Curmudgeon's Corner
cur-mud-geon: anyone who hates hypocrisy and pretense and has the temerity to say so; anyone with the habit of pointing out unpleasant facts in an engaging and humorous manner
Watch Dogs & Lap Dogs
Watch dogs and lap dogs seem quite different by definition, but I wonder if they are one and the same when used to describe the mainstream media, and which they become simply depends on the party in power at the time?
When we think of a watch dog the image is that of one of the breeds that are larger, look more ferocious and probably bare their teeth and snarl and bark. Lap dogs’ images usually would be that of a smaller, cuddlier dog that rarely barks or snarls and that would be very comfortable sitting in your lap being stroked and pampered.
The mainstream media seems to have two distinct personalities, one that is permissive and supportive of certain political persuasions and the other that is critical and suspicious of other political persuasions. The first elicits the mental image of the lap dog, and the other the image of the watch dog.
You already know where this is headed unless I miss my guess.
When liberals are in power, the media plays the role of the lap dog being all snuggly and cuddly with the politicians who play the leadership roles.
When conservatives are in power, the media turns and becomes the watch dog snarling and barking and showing its teeth against those politicians in leadership roles.

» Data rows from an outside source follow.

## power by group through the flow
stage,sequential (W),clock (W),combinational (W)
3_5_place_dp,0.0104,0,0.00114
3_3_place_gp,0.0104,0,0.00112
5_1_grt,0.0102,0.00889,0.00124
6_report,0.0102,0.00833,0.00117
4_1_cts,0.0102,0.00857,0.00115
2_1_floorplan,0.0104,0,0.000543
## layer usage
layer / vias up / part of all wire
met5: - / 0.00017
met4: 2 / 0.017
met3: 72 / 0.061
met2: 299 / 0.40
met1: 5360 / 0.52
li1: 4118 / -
### src/rtl/gfc_pkg.sv
// gfc_pkg: shared constants, op codes and state encoding for the first-fit
// graph coloring core. No dependencies; used by the core and gfc_first_fit.
package gfc_pkg;

	localparam int VERTICES   = 1024;
	localparam int NUM_COLORS = 64;

	localparam int V_W     = 10;   // vertex and neighbor field width
	localparam int COLOR_W = 7;    // color and colors_used field width
	localparam int POS_W   = 10;   // class_position field width
	localparam int CNT_W   = 11;   // class counter width
	localparam int OP_W    = 2;

	localparam int CNT_MAX = (1 << CNT_W) - 1;
	localparam int POS_MAX = (1 << POS_W) - 1;

	localparam int ADDR_W = $clog2(VERTICES);
	localparam int CLS_W  = $clog2(NUM_COLORS);

	// the clearing sweep covers both memories
	localparam int CLEAR_LEN = (VERTICES > NUM_COLORS) ? VERTICES : NUM_COLORS;
	localparam int CLR_W     = $clog2(CLEAR_LEN);

	typedef enum logic [OP_W-1:0] {
		OP_CLEAR = 2'd0,
		OP_COLOR = 2'd1,
		OP_MARK  = 2'd2,
		OP_NONE  = 2'd3
	} op_t;

	typedef enum logic [2:0] {
		ST_CLEAR,
		ST_IDLE,
		ST_FIND,
		ST_COUNT,
		ST_MARK
	} state_t;

endpackage

### src/rtl/gfc_first_fit.sv
// gfc_first_fit: priority encoder that picks the lowest color not held by a
// neighbor, treating colors above the highest used as free. Uses gfc_pkg.
module gfc_first_fit (
	input  logic [gfc_pkg::NUM_COLORS-1:0] used_bits,
	input  logic [gfc_pkg::COLOR_W-1:0]    highest,
	output logic [gfc_pkg::COLOR_W-1:0]    color
);

	logic [gfc_pkg::NUM_COLORS-1:0] free;

	always_comb begin
		for (int i = 0; i < gfc_pkg::NUM_COLORS; i++) begin
			free[i] = !used_bits[i] || ((i + 1) > int'(highest));
		end
	end

	// lowest free color wins, 0 means none left
	always_comb begin
		color = '0;
		for (int i = gfc_pkg::NUM_COLORS - 1; i >= 0; i--) begin
			if (free[i]) begin
				color = gfc_pkg::COLOR_W'(i + 1);
			end
		end
	end

endmodule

We see this played out more vividly every four years during the campaign cycle, and, true to form, it has been in full feather for the past many months. Romney bad, Obama good is the mantra almost without regard to the story content that may exist. If a particular story is bad news for the conservative, Romney in this case, the mainstream media plays it on the front page for several days trying its best to prolong the news cycle. If, on the other hand, the story is bad for the liberal, Obama in this case, the story gets buried a few pages deep in the hope that it will fall off the radar screen before too many have become aware of it.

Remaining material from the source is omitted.